Estimation of instrument and noise parameters for inverse problem based on prior diffusion model
Jean-François Giovannelli
TL;DR
The paper tackles joint estimation of instrument and noise parameters in Bayesian inverse problems with a diffusion-prior for the image, framed by a linear observation model $\mathbf{y}=\mathbf{H}_{\iota}\mathbf{x}_0+\mathbf{e}$. It introduces a Gibbs sampling approach built on a diffusion prior (with latent ${x}_{1:T}$ and forward/backward processes) to sample the full posterior $\pi_{0:T}(\mathbf{x}_{0:T},\boldsymbol{\theta}|\mathbf{y})$, including conjugate updates for $m_e$ and $\gamma_e$ and a Metropolis-Hastings step for $\boldsymbol{\iota}$. The method yields optimal estimators (e.g., posterior mean) and uncertainty quantification, demonstrated on a MNIST-based diffusion-prior problem with a Lorentz PSF, achieving accurate parameter recovery and high-quality image restoration with favorable computational efficiency. This work enables robust auto-calibration of observation parameters within diffusion-prior inverse problems, offering scalable sampling and practical impact for applications requiring joint image reconstruction and instrument/noise calibration.
Abstract
This article addresses the issue of estimating observation parameters (response and error parameters) in inverse problems. The focus is on cases where regularization is introduced in a Bayesian framework and the prior is modeled by a diffusion process. In this context, the issue of posterior sampling is well known to be thorny, and a recent paper proposes a notably simple and effective solution.

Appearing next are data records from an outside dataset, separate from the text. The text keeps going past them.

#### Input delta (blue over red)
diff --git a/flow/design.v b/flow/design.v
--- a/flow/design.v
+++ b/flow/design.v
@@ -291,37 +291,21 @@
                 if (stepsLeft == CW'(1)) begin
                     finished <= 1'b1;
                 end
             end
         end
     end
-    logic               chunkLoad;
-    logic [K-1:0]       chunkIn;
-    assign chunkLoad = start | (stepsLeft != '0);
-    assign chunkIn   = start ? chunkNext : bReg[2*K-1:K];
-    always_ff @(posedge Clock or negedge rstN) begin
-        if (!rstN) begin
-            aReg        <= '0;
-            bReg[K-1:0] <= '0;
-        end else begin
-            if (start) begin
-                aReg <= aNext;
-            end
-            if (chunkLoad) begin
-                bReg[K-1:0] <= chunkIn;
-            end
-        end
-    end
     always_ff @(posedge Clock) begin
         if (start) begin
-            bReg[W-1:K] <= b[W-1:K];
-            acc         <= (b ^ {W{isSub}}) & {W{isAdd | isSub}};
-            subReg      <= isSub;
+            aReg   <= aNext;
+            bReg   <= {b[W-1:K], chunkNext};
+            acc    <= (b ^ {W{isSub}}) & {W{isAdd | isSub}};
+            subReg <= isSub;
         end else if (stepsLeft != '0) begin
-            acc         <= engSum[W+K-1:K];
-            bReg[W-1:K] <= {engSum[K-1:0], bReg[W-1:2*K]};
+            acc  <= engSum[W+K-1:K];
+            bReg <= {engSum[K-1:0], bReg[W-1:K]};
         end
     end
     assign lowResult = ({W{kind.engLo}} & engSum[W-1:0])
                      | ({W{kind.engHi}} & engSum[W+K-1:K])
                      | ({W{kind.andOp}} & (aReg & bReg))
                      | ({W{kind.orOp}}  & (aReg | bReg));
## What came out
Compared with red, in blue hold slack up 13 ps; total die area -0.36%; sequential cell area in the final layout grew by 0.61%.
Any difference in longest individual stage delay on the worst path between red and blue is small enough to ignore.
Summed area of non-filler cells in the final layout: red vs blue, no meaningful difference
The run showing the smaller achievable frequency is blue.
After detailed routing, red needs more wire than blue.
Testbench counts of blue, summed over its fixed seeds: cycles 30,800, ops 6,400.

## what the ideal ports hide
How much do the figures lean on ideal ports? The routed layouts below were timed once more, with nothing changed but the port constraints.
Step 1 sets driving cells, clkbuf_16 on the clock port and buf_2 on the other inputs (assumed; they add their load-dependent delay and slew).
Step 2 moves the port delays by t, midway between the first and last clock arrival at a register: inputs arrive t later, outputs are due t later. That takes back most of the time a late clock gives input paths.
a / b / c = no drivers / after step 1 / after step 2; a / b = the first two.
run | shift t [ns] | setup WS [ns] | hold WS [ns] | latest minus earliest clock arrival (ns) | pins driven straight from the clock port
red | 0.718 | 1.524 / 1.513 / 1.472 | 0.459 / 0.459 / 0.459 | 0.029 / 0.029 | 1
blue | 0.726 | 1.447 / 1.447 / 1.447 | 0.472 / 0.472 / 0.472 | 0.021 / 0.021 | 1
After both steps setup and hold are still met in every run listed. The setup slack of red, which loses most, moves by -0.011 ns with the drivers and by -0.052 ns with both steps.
From an optimization exercise on the open Yosys and OpenROAD flow, aimed at small area; shortcuts taken in it are not production practice.
Only simulation tests tie the RTL to the original design; equivalence was not proved.
Power and IR drop assume default switching activity.

## red
==> flow/design.v <==
package clk_freq_meter_pkg;
  localparam logic [4:0] ADDR_ID     = 5'd0;
  localparam logic [4:0] ADDR_GATE   = 5'd1;
  localparam logic [4:0] ADDR_STATUS = 5'd2;
  localparam logic [4:0] ADDR_CTRL   = 5'd3;
  localparam logic [31:0] ID_VALUE = 32'h434C_4B46;
endpackage
module clk_freq_meter_chan (
  input  logic clk,
  input  logic reset_n,
  input  logic clk_meas,
  output logic edge_o
);
  logic       s0_q;
  logic [5:1] sh_q;
  always_ff @(posedge clk or negedge reset_n) begin
    if (!reset_n) s0_q <= 1'b0;
    else          s0_q <= clk_meas;
  end
  always_ff @(posedge clk) begin
    sh_q <= {sh_q[4:1], s0_q};
  end
  assign edge_o = sh_q[4] & ~sh_q[5];
endmodule
module clk_freq_meter_lt #(
  parameter int W = 13
) (
  input  logic [W-1:0] a,
  input  logic [W-1:0] b,
  output logic         lt
);
  logic [W:0] bw;
  assign bw[0] = 1'b0;
  for (genvar i = 0; i < W; i++) begin : g_bit
    assign bw[i+1] = (~a[i] & b[i]) | (~a[i] & bw[i]) | (b[i] & bw[i]);
  end
  assign lt = bw[W];
endmodule
module clk_freq_meter
(
  input  logic        clk,
  input  logic        reset_n,
  input  logic [7:0]  clk_meas,
  input  logic [4:0]  avs_address,
  input  logic        avs_read,
  input  logic        avs_write,
  input  logic [31:0] avs_writedata,
  output logic [31:0] avs_readdata,
  output logic        led_dbg
);
  localparam int CW = 13;
  localparam logic [13:0] TMR_LAST = 14'h0C25;
  localparam logic [2:0] S_ARM0 = 3'd0;
  localparam logic [2:0] S_ARM4 = 3'd4;
  localparam logic [2:0] S_IDLE = 3'd5;
  localparam logic [2:0] S_RUN  = 3'd6;
  logic [2:0]  state_q, state_d;
  logic [13:0] timer_q, timer_d;
  logic        enable_q, enable_d;
  logic        valid_q;
  logic        first_q;
  logic [7:0]  seq_q;
  logic [3:0]  rot_q;
  logic [7:0]    edge_s;
  logic [7:0]    edge_rot_s;
  logic [CW-1:0] cnt_q  [8];
  logic [CW-1:0] freq_q [8];
  logic [CW-1:0] mm_q   [16];
  logic ctrl_wr_s, clear_s, run_s, last_s, gate_done_s, update_s, rebase_s;
  always_comb begin
    ctrl_wr_s   = avs_write && (avs_address == clk_freq_meter_pkg::ADDR_CTRL);
    clear_s     = ctrl_wr_s && avs_writedata[1];
    enable_d    = ctrl_wr_s ? avs_writedata[0] : enable_q;
    run_s       = (state_q == S_RUN);
    last_s      = (timer_q == TMR_LAST);
    gate_done_s = run_s && last_s && enable_d;
    update_s    = gate_done_s && !clear_s;
    rebase_s    = !run_s || gate_done_s;
  end
  for (genvar i = 0; i < 8; i++) begin : g_chan
    clk_freq_meter_chan u_chan (
      .clk      (clk),
      .reset_n  (reset_n),
      .clk_meas (clk_meas[i]),
      .edge_o   (edge_s[i])
    );
  end
  always_comb begin
    case (state_q)
      S_ARM4:  state_d = enable_d ? S_RUN : S_IDLE;
      S_IDLE:  state_d = enable_d ? S_RUN : S_IDLE;
      S_RUN:   state_d = enable_d ? S_RUN : S_IDLE;
      default: state_d = state_q + 3'd1;
    endcase
    if (run_s && enable_d && !last_s)
      timer_d = {timer_q[12:0], ~(timer_q[13] ^ timer_q[12])};
    else
      timer_d = 14'd0;
  end
  always_ff @(posedge clk or negedge reset_n) begin
    if (!reset_n) begin
      state_q  <= S_ARM0;
      enable_q <= 1'b1;
      valid_q  <= 1'b0;
      seq_q    <= 8'd0;
      rot_q    <= 4'd0;
    end else begin
      state_q  <= state_d;
      enable_q <= enable_d;
      rot_q    <= rot_q + 4'd1;
      if (clear_s) begin
        valid_q <= 1'b0;
      end else if (update_s) begin
        valid_q <= 1'b1;
        seq_q   <= seq_q + 8'd1;
      end
    end
  end
  always_ff @(posedge clk) begin
    timer_q <= timer_d;
  end
  always_comb begin
    logic [7:0] r0, r1;
    r0 = rot_q[0] ? {edge_s[0], edge_s[7:1]} : edge_s;
    r1 = rot_q[1] ? {r0[1:0], r0[7:2]} : r0;
    edge_rot_s = rot_q[2] ? {r1[3:0], r1[7:4]} : r1;
  end
  logic head_lt_s, head_take_s;
  clk_freq_meter_lt #(.W(CW)) u_head_lt (.a(freq_q[0]), .b(mm_q[0]), .lt(head_lt_s));
  assign head_take_s = first_q || (rot_q[3] ? !head_lt_s : head_lt_s);
  always_ff @(posedge clk) begin
    if (update_s) first_q <= !valid_q;
    for (int p = 0; p < 8; p++) begin
      cnt_q[p]  <= rebase_s ? CW'(edge_rot_s[(p+1)%8]) : cnt_q[(p+1)%8] + CW'(edge_rot_s[(p+1)%8]);
      freq_q[p] <= update_s ? cnt_q[(p+1)%8] : freq_q[(p+1)%8];
    end
    for (int p = 0; p < 15; p++) begin
      mm_q[p] <= mm_q[p+1];
    end
    mm_q[15] <= head_take_s ? freq_q[0] : mm_q[0];
  end
  logic [15:0]   rlo_s, rlo_q;
  logic          rones_s, rones_q;
  logic          rid_s, rid_q;
  logic [3:0]    pos_s;
  logic [CW-1:0] f_s, m_s, v_s;
  logic          lt_s, take_f_s;
  clk_freq_meter_lt #(.W(CW)) u_rd_lt (.a(f_s), .b(m_s), .lt(lt_s));
  always_comb begin
    pos_s    = avs_address[3:0] - rot_q;
    f_s      = freq_q[pos_s[2:0]];
    m_s      = mm_q[pos_s];
    take_f_s = first_q || (avs_address[3] ? !lt_s : lt_s);
    v_s      = take_f_s ? f_s : m_s;
    rlo_s   = 16'h0;
    rones_s = 1'b0;
    rid_s   = 1'b0;
    case (avs_address[4:3])
      2'd0: begin
        case (avs_address[2:0])
          3'd0: begin rlo_s = clk_freq_meter_pkg::ID_VALUE[15:0]; rid_s = 1'b1; end
          3'd1: rlo_s = 16'd10000;
          3'd2: rlo_s = {seq_q, 7'd0, valid_q};
          3'd3: rlo_s = {15'd0, enable_q};
          default: rlo_s = 16'h0;
        endcase
      end
      2'd1: rlo_s = valid_q ? 16'(f_s) : 16'h0;
      2'd2: begin
        rlo_s   = valid_q ? 16'(v_s) : 16'hFFFF;
        rones_s = !valid_q;
      end
      default: rlo_s = valid_q ? 16'(v_s) : 16'h0;
    endcase
  end
  always_ff @(posedge clk or negedge reset_n) begin
    if (!reset_n) begin
      rlo_q   <= 16'h0;
      rones_q <= 1'b0;
      rid_q   <= 1'b0;
    end else if (avs_read) begin
      rlo_q   <= rlo_s;
      rones_q <= rones_s;
      rid_q   <= rid_s;
    end
  end
  assign avs_readdata = {rones_q ? 16'hFFFF : (rid_q ? clk_freq_meter_pkg::ID_VALUE[31:16] : 16'h0), rlo_q};
  assign led_dbg      = seq_q[0];
endmodule
module clk_freq_meter_top (
  input  logic        clk,
  input  logic        reset_n,
  input  logic [7:0]  clk_meas,
  input  logic [4:0]  avs_address,
  input  logic        avs_read,
  input  logic        avs_write,
  input  logic [31:0] avs_writedata,
  output logic [31:0] avs_readdata,
  output logic        led_dbg
);
  clk_freq_meter u_meter (
    .clk           (clk),
    .reset_n       (reset_n),
    .clk_meas      (clk_meas),
    .avs_address   (avs_address),
    .avs_read      (avs_read),
    .avs_write     (avs_write),
    .avs_writedata (avs_writedata),
    .avs_readdata  (avs_readdata),
    .led_dbg       (led_dbg)
  );
endmodule
Settings: LEC_CHECK=0, ABC_AREA=1, CAP_MARGIN=20, CORE_MARGIN=2, CORE_UTILIZATION=75, SLEW_MARGIN=20; clock period 7.5 ns.
standard.sh (not shown) runs the stock make flow with config.mk's settings and CLKGATE_MAP_FILE= SYNTH_SCRIPT=/design/flow/synth_recipe.tcl, a recipe that flattens the netlist after the stock synthesis.
==> flow/flow/run.sh <==
#!/bin/bash
set -euo pipefail
here=$(pwd)
rm -rf "$here/scripts_abc"
cp -r "$FLOW_HOME/scripts" "$here/scripts_abc"
cp "$here/flow/abc_area.script" "$here/scripts_abc/abc_area.script"
export SCRIPTS_DIR="$here/scripts_abc"
export CTS_ARGS="-sink_clustering_enable -repair_clock_nets -dont_use_dummy_load -buf_list {sky130_fd_sc_hd__clkbuf_4 sky130_fd_sc_hd__clkbuf_8} -sink_clustering_size 16 -sink_clustering_max_diameter 50"
export BUFFER_PORTS_ARGS="-buffer_cell sky130_fd_sc_hd__buf_1"
bash standard.sh > standard_flow.log 2>&1
==> flow/flow/abc_area.script <==
strash
&get -n
&fraig -x
&put
scorr
dc2
strash
&get -n
&synch2
&dch -f
&nf
&put
[inputs] blue vs red
- CORE_UTILIZATION changed from 75 to 78
==> flow/flow/run.sh <==
#!/bin/bash
set -euo pipefail
here=$(pwd)
rm -rf "$here/scripts_abc"
cp -r "$FLOW_HOME/scripts" "$here/scripts_abc"
cp "$here/flow/abc_area.script" "$here/scripts_abc/abc_area.script"
export SCRIPTS_DIR="$here/scripts_abc"
export CTS_ARGS="-sink_clustering_enable -repair_clock_nets -dont_use_dummy_load -buf_list {sky130_fd_sc_hd__clkbuf_4} -sink_clustering_size 10 -sink_clustering_max_diameter 40"
export BUFFER_PORTS_ARGS="-buffer_cell sky130_fd_sc_hd__buf_1"
bash standard.sh > standard_flow.log 2>&1
--- a/flow/flow/abc_area.script
+++ b/flow/flow/abc_area.script
@@ -10,3 +10,3 @@
 &dch -f
-&nf
+&nf -R 1000 -p -C 32 -F 8 -E 50
 &put
==> comparison <==
Going from red to blue, utilization now sits higher, final period demand of the worst path rose 0.10 ns.
Route | blue vs red | wire shorter in blue
Of blue and red, it is blue that has the higher biggest cell delay along the critical path.
Re multi-input gate share of the layout cell area: red was higher than blue.
Compared with red, in blue met1 capacity usage during global routing went up 0.72 points; worst endpoint data arrival time went up 0.30 ns; number of antenna violations at the first check in global routing now sits higher; critical path required time shows an increase of 0.20 ns.
red ended up with simple AND/OR/NAND/NOR gates as its combinational family with the most area after synthesis; blue ended up with compound AO/OA/AOI/OAI gates.
Slew at the pin closest to its max-slew limit: lower on blue
In blue, area of the core is lower than in red.
Modified inputs, green compared to blue
- an added CTS_CLUSTER_DIAMETER of 50
- a change of CORE_UTILIZATION from 78 to 75
- an added CTS_BUF_LIST of sky130_fd_sc_hd__clkbuf_4 sky130_fd_sc_hd__clkbuf_8
- an added CTS_CLUSTER_SIZE of 16
==> flow/run.sh (new file) <==
#!/bin/bash
# synth_recipe.tcl (not shown) runs the flow's synth.tcl, then flattens the netlist and writes it again
# the make line also repeats each setting of config.mk as NAME=value (left out here)
make -C /OpenROAD-flow-scripts/flow DESIGN_CONFIG=/design/flow/config.mk WORK_HOME=/design/flow/orfs CLKGATE_MAP_FILE= SYNTH_SCRIPT=/design/flow/synth_recipe.tcl finish
removed: flow/flow/run.sh
removed: flow/flow/abc_area.script
removed: flow/standard.sh
[summary]
Comparing blue and green, the lower overall power is on blue.
Maximum resistive drop on vdd grows by more than 10% when moving from blue to green.
Lower area overhead of the layout relative to synthesis goes to blue over green.
What green reported for count of plain and timing-repair buffers has to be multiplied by 1.4 to get the figure for blue.

static timing again, ports no longer ideal:
The results above use ideal ports. As a check the final layouts listed here were re-extracted and re-timed, cells and wires unchanged.
Step 1 sets driving cells, clkbuf_16 on the clock port and buf_2 on the other inputs (assumed; they add their load-dependent delay and slew).
Step 2 adds t to the input delays and takes it off the output delays; t is the mean of the earliest and latest rising clock arrival at the registers after step 1. Input paths then give back, and output paths get back, about the clock's delay inside the block.
Slacks: no drivers / after step 1 / after step 2; pairs: no drivers / after step 1.
run | shift t [ns] | setup slack, ns | hold WS [ns] | latest minus earliest clock arrival (ns) | cell pins on the clock port's net
red | 0.603 | 0.948 / 0.973 / 0.370 | 0.322 / 0.322 / 0.322 | 0.058 / 0.058 | 1
blue | 0.760 | 0.846 / 0.871 / 0.111 | 0.269 / 0.269 / 0.269 | 0.074 / 0.074 | 1
green | 0.625 | 1.201 / 1.216 / 0.592 | 0.309 / 0.309 / 0.309 | 0.025 / 0.025 | 1
After both steps setup and hold are still met in every run listed. The setup slack of blue, which loses most, moves by +0.025 ns with the drivers and by -0.735 ns with both steps.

Consequently, it offers an remarkable additional flexibility when it comes to estimating observation parameters. The proposed strategy enables us to define an optimal estimator for both the observation parameters and the image of interest. Furthermore, the strategy provides a means of quantifying uncertainty. In addition, MCMC algorithms allow for the efficient computation of estimates and properties of posteriors, while offering some guarantees. The paper presents several numerical experiments that clearly confirm the computational efficiency and the quality of both estimates and uncertainties quantification.